Bryce Wolkowitz Gallery is extremely pleased to present Time Pieces, an exhibition of new electronic sculptures by Alan Rath.
On view will be seven recent works continuing Alan Rath's exploration of mankind's fascination with time and technology. With a background in electrical engineering from MIT, Rath, custom designs every circuit built into his sculptures and hand solders each connection. Rath describes himself as being: "...obsessed with this whole idea of form, balance and composition; of simple lines and three dimensional relationships".
In Running Man Triptych (2005) and in Framed Running Man III (2005), ergonomically perfected human forms progress from a constant gate to a sprinters dash, each day, yielding a new speed, direction and hue.

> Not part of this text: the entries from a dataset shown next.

### config.mk
export PLATFORM = sky130hd
export DESIGN_NAME = spiq_master
export DESIGN_NICKNAME = d
export VERILOG_FILES = /design/src/rtl/spiq_pkg.sv /design/src/rtl/spiq_fifo.sv /design/src/rtl/spiq_engine.sv /design/src/rtl/spiq_master.sv
export SDC_FILE = /design/constraint.sdc
export NUM_CORES = 1
export LEC_CHECK = 0
export ABC_AREA = 1
export BUFFER_PORTS_ARGS = -buffer_cell sky130_fd_sc_hd__buf_2
export CAP_MARGIN = 25
export CORE_MARGIN = 1
export CORE_UTILIZATION = 40
export CTS_BUF_LIST = sky130_fd_sc_hd__clkbuf_4 sky130_fd_sc_hd__clkbuf_8
export CTS_CLUSTER_DIAMETER = 100
export DETAILED_ROUTE_END_ITERATION = 16
export SLEW_MARGIN = 0
export SYNTH_ARGS = -nofsm -noshare
export SYNTH_HDL_FRONTEND = slang
export SYNTH_SLANG_ARGS = --single-unit
### constraint.sdc
create_clock -name clk -period 8.8 [get_ports clk]
set_input_delay 0.44 -clock clk [delete_from_list [all_inputs] [get_ports clk]]
set_output_delay 0.44 -clock clk [all_outputs]
set_load 0.1 [all_outputs]
### src/rtl/spiq_pkg.sv
package spiq_pkg;
    localparam int DATA_W   = 16;
    localparam int CS_W     = 8;
    localparam int SEL_W    = 2;
    localparam int N_PRESET = 4;
    localparam int FS_W     = 4;
    localparam int DIV_W    = 4;
    localparam int ATTR_W   = FS_W + 2 + DIV_W;
    localparam int ENTRY_W  = 2 + SEL_W + CS_W + DATA_W;

    typedef struct packed {
        logic              last;
        logic              cont;
        logic [SEL_W-1:0]  sel;
        logic [CS_W-1:0]   cs;
        logic [DATA_W-1:0] data;
    } entry_t;

    typedef struct packed {
        logic [DIV_W-1:0] div;
        logic             cpha;
        logic             cpol;
        logic [FS_W-1:0]  fsz;
    } attr_t;

    typedef enum logic [1:0] {
        ST_IDLE  = 2'd0,
        ST_SETUP = 2'd1,
        ST_SHIFT = 2'd2,
        ST_HOLD  = 2'd3
    } state_t;
endpackage

### src/rtl/spiq_fifo.sv
module spiq_fifo #(
    parameter int W     = 16,
    parameter int DEPTH = 4
) (
    input  logic         clk,
    input  logic         rst_n,
    input  logic         push_i,
    input  logic [W-1:0] wdata_i,
    input  logic         pop_i,
    output logic [W-1:0] rdata_o,
    output logic         full_o,
    output logic         empty_o
);
    localparam int AW = (DEPTH > 1) ? $clog2(DEPTH) : 1;
    localparam int CW = $clog2(DEPTH + 1);

    logic [W-1:0]  mem [DEPTH];
    logic [AW-1:0] wp, rp;
    logic [CW-1:0] cnt;
    logic          do_push, do_pop;

    assign full_o  = (cnt == CW'(DEPTH));
    assign empty_o = (cnt == '0);
    assign do_push = push_i && !full_o;
    assign do_pop  = pop_i && !empty_o;
    assign rdata_o = mem[rp];

    always_ff @(posedge clk) begin
        if (do_push) mem[wp] <= wdata_i;
    end

    always_ff @(posedge clk or negedge rst_n) begin
        if (!rst_n) begin
            wp  <= '0;
            rp  <= '0;
            cnt <= '0;
        end else begin
            if (do_push) wp <= (wp == AW'(DEPTH - 1)) ? '0 : wp + AW'(1);
            if (do_pop)  rp <= (rp == AW'(DEPTH - 1)) ? '0 : rp + AW'(1);
            cnt <= cnt + CW'(do_push) - CW'(do_pop);
        end
    end

    // a push into a full FIFO leaves the occupancy unchanged
    p_no_overflow_r3: assert property (@(posedge clk) disable iff (!rst_n)
        (push_i && full_o && !pop_i) |=> (cnt == $past(cnt)));

    // a pop from an empty FIFO leaves the occupancy unchanged
    p_no_underflow_r4: assert property (@(posedge clk) disable iff (!rst_n)
        (pop_i && empty_o && !push_i) |=> (cnt == $past(cnt)));
endmodule

### src/rtl/spiq_engine.sv
module spiq_engine
    import spiq_pkg::*;
#(
    parameter int DW = DATA_W,
    parameter int CW = CS_W,
    parameter int NP = N_PRESET
) (
    input  logic               clk,
    input  logic               rst_n,
    input  entry_t             head_i,
    input  logic               tx_empty_i,
    output logic               tx_pop_o,
    input  logic               rx_full_i,
    output logic               rx_wr_o,
    output logic [DW-1:0]      rx_wdata_o,
    input  logic [NP*ATTR_W-1:0] preset_i,
    input  logic               strobe_mode_i,
    input  logic               miso_i,
    output logic               sck_o,
    output logic               mosi_o,
    output logic [CW-1:0]      cs_n_o,
    output logic               eot_o
);
    localparam int NW = $clog2(DW) + 1;
    localparam int EW = NW + 1;

    state_t            st, nxt;
    attr_t             presets [NP];
    attr_t             pa;
    logic [DIV_W-1:0]  cnt, div_q;
    logic [EW-1:0]     edge_q;
    logic [NW-1:0]     n_q, n_new;
    logic [DW-1:0]     txsr, rxsr;
    logic [CW-1:0]     cs_q;
    logic              cont_q, last_q, cpol_q, cpha_q, tog;
    logic              half_done, fin_edges, start_go, chain_go, load, finish;
    logic              do_edge, lead, sample, shift, active;

    always_comb begin
        for (int k = 0; k < NP; k++) presets[k] = attr_t'(preset_i[k*ATTR_W +: ATTR_W]);
    end

    assign pa        = presets[head_i.sel];
    assign n_new     = (pa.fsz < FS_W'(3)) ? NW'(4) : NW'(pa.fsz) + NW'(1);
    assign half_done = (cnt == div_q);
    assign fin_edges = (edge_q == {n_q, 1'b0});
    assign start_go  = (st == ST_IDLE) && !tx_empty_i && !rx_full_i;
    assign chain_go  = (st == ST_HOLD) && half_done && cont_q && !tx_empty_i
                       && !rx_full_i && (head_i.cs == cs_q);
    assign load      = start_go || chain_go;
    assign finish    = (st == ST_SHIFT) && half_done && fin_edges;
    assign do_edge   = half_done && ((st == ST_SETUP) || ((st == ST_SHIFT) && !fin_edges));
    assign lead      = !edge_q[0];
    assign sample    = do_edge && (lead ^ cpha_q);
    assign shift     = do_edge && (cpha_q ? (lead && (edge_q != '0)) : !lead);

    // state transitions
    always_comb begin
        nxt = st;
        unique case (st)
            ST_IDLE:  if (start_go)  nxt = ST_SETUP;
            ST_SETUP: if (half_done) nxt = ST_SHIFT;
            ST_SHIFT: if (finish)    nxt = ST_HOLD;
            ST_HOLD:  if (half_done) nxt = chain_go ? ST_SETUP : ST_IDLE;
        endcase
    end

    always_ff @(posedge clk or negedge rst_n) begin
        if (!rst_n) st <= ST_IDLE;
        else        st <= nxt;
    end

    // frame datapath
    always_ff @(posedge clk or negedge rst_n) begin
        if (!rst_n) begin
            cnt <= '0; div_q <= '0; edge_q <= '0; n_q <= NW'(4);
            txsr <= '0; rxsr <= '0; cs_q <= '0;
            cont_q <= 1'b0; last_q <= 1'b0; cpol_q <= 1'b0; cpha_q <= 1'b0; tog <= 1'b0;
        end else if (load) begin
            cnt    <= '0;
            div_q  <= pa.div;
            edge_q <= '0;
            n_q    <= n_new;
            txsr   <= head_i.data << (NW'(DW) - n_new);
            rxsr   <= '0;
            cs_q   <= head_i.cs;
            cont_q <= head_i.cont;
            last_q <= head_i.last;
            cpol_q <= pa.cpol;
            cpha_q <= pa.cpha;
            tog    <= 1'b0;
        end else if (st != ST_IDLE) begin
            cnt <= half_done ? '0 : cnt + DIV_W'(1);
            if (do_edge) begin
                tog    <= ~tog;
                edge_q <= edge_q + EW'(1);
            end
            if (sample) rxsr <= {rxsr[DW-2:0], miso_i};
            if (shift)  txsr <= {txsr[DW-2:0], 1'b0};
        end
    end

    // outputs
    always_comb begin
        active     = (st != ST_IDLE);
        sck_o      = cpol_q ^ tog;
        mosi_o     = txsr[DW-1];
        cs_n_o     = ~(cs_q & {CW{active}});
        if (strobe_mode_i) cs_n_o[CW-1] = (st != ST_SHIFT);
        tx_pop_o   = load;
        rx_wr_o    = finish;
        rx_wdata_o = rxsr;
        eot_o      = finish && last_q;
    end

    // the strobe line is active only while the other lines are stable
    p_strobe_settled_r9: assert property (@(posedge clk) disable iff (!rst_n)
        (strobe_mode_i && !cs_n_o[CW-1]) |-> $stable(cs_n_o[CW-2:0]));

    // no frame begins while the receive FIFO is full
    p_no_start_full_r11: assert property (@(posedge clk) disable iff (!rst_n)
        (st == ST_IDLE && rx_full_i) |=> (st == ST_IDLE));

    // clock rests at the frame polarity when idle
    p_sck_rest_r5: assert property (@(posedge clk) disable iff (!rst_n)
        (st == ST_IDLE) |-> (sck_o == cpol_q));

    // one receive write per frame
    p_one_write_r4: assert property (@(posedge clk) disable iff (!rst_n)
        rx_wr_o |=> !rx_wr_o);

    // chaining keeps chip select unchanged
    p_cs_held_r8: assert property (@(posedge clk) disable iff (!rst_n)
        (!strobe_mode_i && chain_go) |=> (cs_n_o == $past(cs_n_o)));
endmodule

The works presented in the exhibition are programmed with an internal calendar of up to fifty years, which controls the pace of the moving images and visual sequence, giving an organic and unpredictable feeling to each work.

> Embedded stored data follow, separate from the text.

### config.mk
export PLATFORM = sky130hd
export DESIGN_NAME = clkout_divider
export DESIGN_NICKNAME = d
export VERILOG_FILES = /design/src/rtl/clkout_divider.sv
export SDC_FILE = /design/constraint.sdc
export NUM_CORES = 1
export LEC_CHECK = 0
export BUFFER_PORTS_ARGS = -buffer_cell sky130_fd_sc_hd__buf_2
export CAP_MARGIN = 20
export CORE_MARGIN = 5
export CORE_UTILIZATION = 59
export DETAILED_ROUTE_END_ITERATION = 6
export PLACE_DENSITY = 0.78
export SETUP_SLACK_MARGIN = 0.4
export SYNTH_ARGS = -nofsm -noshare
export SYNTH_HDL_FRONTEND = slang
export SYNTH_SLANG_ARGS = --single-unit
### constraint.sdc
create_clock -name clk -period 3.6 [get_ports clk]
set_input_delay 0.18 -clock clk [delete_from_list [all_inputs] [get_ports clk]]
set_output_delay 0.18 -clock clk [all_outputs]
set_load 0.005 [all_outputs]
### src/rtl/clkout_divider.sv
`timescale 1ns/1ps
module clkout_divider #(
  parameter int DIV_W    = 4,
  parameter int DIV_RST  = 11,
  parameter int DIV_MAX  = 11,
  parameter int SUSP_DLY = 48000
) (
  input  logic             clk,
  input  logic             rst_n,
  input  logic             cfg_we,
  input  logic [DIV_W-1:0] cfg_div,
  input  logic             cfg_nolazy,
  input  logic             suspend,
  input  logic             slow_tick,
  output logic             clk_out
);
  localparam int SW = $clog2(SUSP_DLY + 1);
  localparam logic [DIV_W-1:0] RSTV = DIV_RST[DIV_W-1:0];
  localparam logic [DIV_W-1:0] MAXV = DIV_MAX[DIV_W-1:0];
  localparam logic [SW-1:0]    DLYV = SW'(SUSP_DLY);

  logic [DIV_W-1:0] div_reg, cur_n, cnt, cnt_nx, n_nx, pos_nx;
  logic [DIV_W:0]   hi_nx;
  logic             nolazy_q, ph_q, slow_q, lazy_on, bypass, want_lazy;
  logic [SW-1:0]    susp_cnt;

  always_ff @(posedge clk or negedge rst_n)
    if (!rst_n) begin
      div_reg  <= RSTV;
      nolazy_q <= 1'b0;
    end else if (cfg_we) begin
      nolazy_q <= cfg_nolazy;
      if (cfg_div <= MAXV) div_reg <= cfg_div;
    end

  always_comb begin
    if (cnt == '0) begin
      n_nx   = div_reg;
      cnt_nx = div_reg;
    end else begin
      n_nx   = cur_n;
      cnt_nx = cnt - 1'b1;
    end
    pos_nx = n_nx - cnt_nx;
    hi_nx  = ({1'b0, n_nx} + (DIV_W+1)'(2)) >> 1;
  end

  always_ff @(posedge clk or negedge rst_n)
    if (!rst_n) begin
      cnt   <= '0;
      cur_n <= RSTV;
      ph_q  <= 1'b0;
    end else begin
      cnt   <= cnt_nx;
      cur_n <= n_nx;
      ph_q  <= {1'b0, pos_nx} < hi_nx;
    end

  assign bypass = (cur_n == '0);

  always_ff @(posedge clk or negedge rst_n)
    if (!rst_n)         slow_q <= 1'b0;
    else if (slow_tick) slow_q <= ~slow_q;

  always_ff @(posedge clk or negedge rst_n)
    if (!rst_n)                     susp_cnt <= '0;
    else if (!suspend || nolazy_q)  susp_cnt <= '0;
    else if (susp_cnt != DLYV)      susp_cnt <= susp_cnt + 1'b1;

  assign want_lazy = (susp_cnt == DLYV);

  always_ff @(negedge clk or negedge rst_n)
    if (!rst_n) lazy_on <= 1'b0;
    else if (lazy_on != want_lazy && !slow_q && (bypass || !ph_q))
      lazy_on <= want_lazy;

  assign clk_out = lazy_on ? slow_q : (bypass ? clk : ph_q);
endmodule


After elaboration in Yosys (flattened, before gate mapping)
Cells that the tools add are included.
- reduce and logical (&&, ||, !) cells: 11
- mux-type cells: 6
- $lt $le $gt $ge: 2
- add/sub/neg operators: 4
- eq/ne operators: 3
- bitwise logic cells: 1
- operators by type and width (cell ; count):
    16-bit two-way mux ; 2
    16-bit by 1-bit adder with 16-bit output, second input constant ; 1
    16-bit equality test, second input constant ; 1
    16-bit inequality test, second input constant ; 1
    4-bit zero test ; 2
    4-bit two-way mux ; 2
    4-bit by 2-bit adder with 5-bit output, second input constant ; 1
    4-bit less-or-equal comparator, second input constant ; 1
    4-bit < comparator ; 1
    4-bit by 1-bit subtractor with 4-bit output, second input constant ; 1
    4-bit subtractor ; 1
    1-bit zero test ; 3
    1-bit logical AND ; 2
    1-bit logical OR ; 2
    1-bit two-way mux ; 2
    2-bit AND reduction ; 1
    2-bit nonzero test ; 1
    1-bit inequality test ; 1
    1-bit NOT ; 1
- register bits after elaboration: 32
- input port bits: 10
- output and inout bits: 1
- word-level logic and storage cells: 35

Longest topological paths before layout
- depth in word-level cells: 4
- mapped depth: 16
- mapped depth without buffers: 15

Rath's sculptures have progressed beyond the appearance of dismembered figures out of a science fiction movie, and have approached the refined realm of moving pictures - reminiscent of the motion studies of Eadweard Muybridge and Etienne-Jules Marey. Rath's new multi-colored LCD screens overtake the fiber-based medium. A uniformed framed devise houses the raw materials of the information age: circuit boards, memory chips, frame buffers and wire tubes.
Through his running men, Rath challenges our relationship to technologies. His idea of a contemporary man is not too far off from consumer culture of today - a generation of cell phone and Ipod users, strapped with hard drives to their necks, speeding towards the future.

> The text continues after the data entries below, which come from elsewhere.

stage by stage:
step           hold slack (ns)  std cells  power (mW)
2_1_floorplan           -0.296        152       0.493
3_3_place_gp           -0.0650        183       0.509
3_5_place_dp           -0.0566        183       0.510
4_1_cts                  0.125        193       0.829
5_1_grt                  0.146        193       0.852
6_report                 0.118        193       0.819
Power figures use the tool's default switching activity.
`config.mk`:
```
export PLATFORM = sky130hd
export DESIGN_NAME = epoch_seconds_clock
export DESIGN_NICKNAME = d
export VERILOG_FILES = /design/src/rtl/esc_pkg.sv /design/src/rtl/esc_prescaler.sv /design/src/rtl/esc_uptime.sv /design/src/rtl/esc_cmd.sv /design/src/rtl/epoch_seconds_clock.sv
export SDC_FILE = /design/constraint.sdc
export NUM_CORES = 1
export LEC_CHECK = 0
export BUFFER_PORTS_ARGS = -buffer_cell sky130_fd_sc_hd__buf_2
export CAP_MARGIN = 20
export CORE_MARGIN = 4
export CORE_UTILIZATION = 45
export DETAILED_ROUTE_END_ITERATION = 8
export GPL_TIMING_DRIVEN = 0
export PLACE_DENSITY = 0.62
export SETUP_SLACK_MARGIN = 0.3
export SLEW_MARGIN = 0
export SYNTH_ARGS = -nofsm -noshare
export SYNTH_HDL_FRONTEND = slang
export SYNTH_SLANG_ARGS = --single-unit
```
`constraint.sdc`:
```
create_clock -name clk -period 3.7 [get_ports clk]
set_input_delay 0.555 -clock clk [delete_from_list [all_inputs] [get_ports clk]]
set_output_delay 0.555 -clock clk [all_outputs]
set_load 0.005 [all_outputs]
```
File: src/rtl/rxf_pkg.sv
package rxf_pkg;
  localparam int unsigned DEF_SYNC_STAGES = 2;
  localparam logic        LINE_IDLE       = 1'b1;

  typedef struct packed {
    logic newer;
    logic older;
  } samp_pair_t;
endpackage

File: src/rtl/rxf_sync.sv
module rxf_sync #(
  parameter int unsigned STAGES  = 2,
  parameter logic        RST_VAL = 1'b1
) (
  input  logic clk,
  input  logic rst_n,
  input  logic d,
  output logic q
);
  logic [STAGES-1:0] chain;

  generate
    for (genvar i = 0; i < STAGES; i++) begin : g_stage
      if (i == 0) begin : g_first
        always_ff @(posedge clk or negedge rst_n)
          if (!rst_n) chain[0] <= RST_VAL;
          else        chain[0] <= d;
      end else begin : g_next
        always_ff @(posedge clk or negedge rst_n)
          if (!rst_n) chain[i] <= RST_VAL;
          else        chain[i] <= chain[i-1];
      end
    end
  endgenerate

  assign q = chain[STAGES-1];
endmodule

File: src/rtl/rxf_sample_chain.sv
module rxf_sample_chain
  import rxf_pkg::*;
#(
  parameter logic RST_VAL = LINE_IDLE
) (
  input  logic       clk,
  input  logic       rst_n,
  input  logic       tick,
  input  logic       d,
  output samp_pair_t pair,
  output logic       agree
);
  always_ff @(posedge clk or negedge rst_n) begin
    if (!rst_n) begin
      pair.newer <= RST_VAL;
      pair.older <= RST_VAL;
    end else if (tick) begin
      pair.newer <= d;
      pair.older <= pair.newer;
    end
  end

  assign agree = (pair.newer == pair.older);
endmodule
<file path="config.mk">
export PLATFORM = sky130hd
export DESIGN_NAME = wdog_core
export DESIGN_NICKNAME = d
export VERILOG_FILES = /design/src/rtl/wdog_pkg.sv /design/src/rtl/wdog_ctrl.sv /design/src/rtl/wdog_dp.sv /design/src/rtl/wdog_core.sv
export SDC_FILE = /design/constraint.sdc
export NUM_CORES = 1
export LEC_CHECK = 0
export BUFFER_PORTS_ARGS = -buffer_cell sky130_fd_sc_hd__buf_2
export CORE_ASPECT_RATIO = 1.75
export CORE_MARGIN = 8
export CORE_UTILIZATION = 55
export CTS_CLUSTER_DIAMETER = 50
export DETAILED_ROUTE_END_ITERATION = 8
export PLACE_DENSITY = 0.81
export SYNTH_ARGS = -nofsm -noshare
export SYNTH_HDL_FRONTEND = slang
export SYNTH_SLANG_ARGS = --single-unit
</file>
<file path="constraint.sdc">
create_clock -name clk -period 5.7 [get_ports clk]
set_clock_uncertainty 0.05 [all_clocks]
set_input_delay 0.855 -clock clk [delete_from_list [all_inputs] [get_ports clk]]
set_output_delay 0.855 -clock clk [all_outputs]
set_load 0.005 [all_outputs]
</file>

Alan Rath was born in Cincinnati, Ohio, 1959. He has lived in Oakland, California since 1984 and since that time has exhibited widely in museum and exhibition spaces internationally. His works are included in the collections of the Whitney Museum of American Art, New York, the San Francisco Museum of Modern Art, California, the Hara Museum, Japan and other important institutions. His most recent exhibitions include solo shows at the Haines Gallery and the Carl Solway Gallery, San Francisco, California, and the Museum of Art, Austin, Texas, among others. His works have also been presented at the Museum of Art, San Jose, California, the Institute of Contemporary Art, Taipei, Japan, the Museum fur Angewandte Kunst, Frankfurt, Germany and others.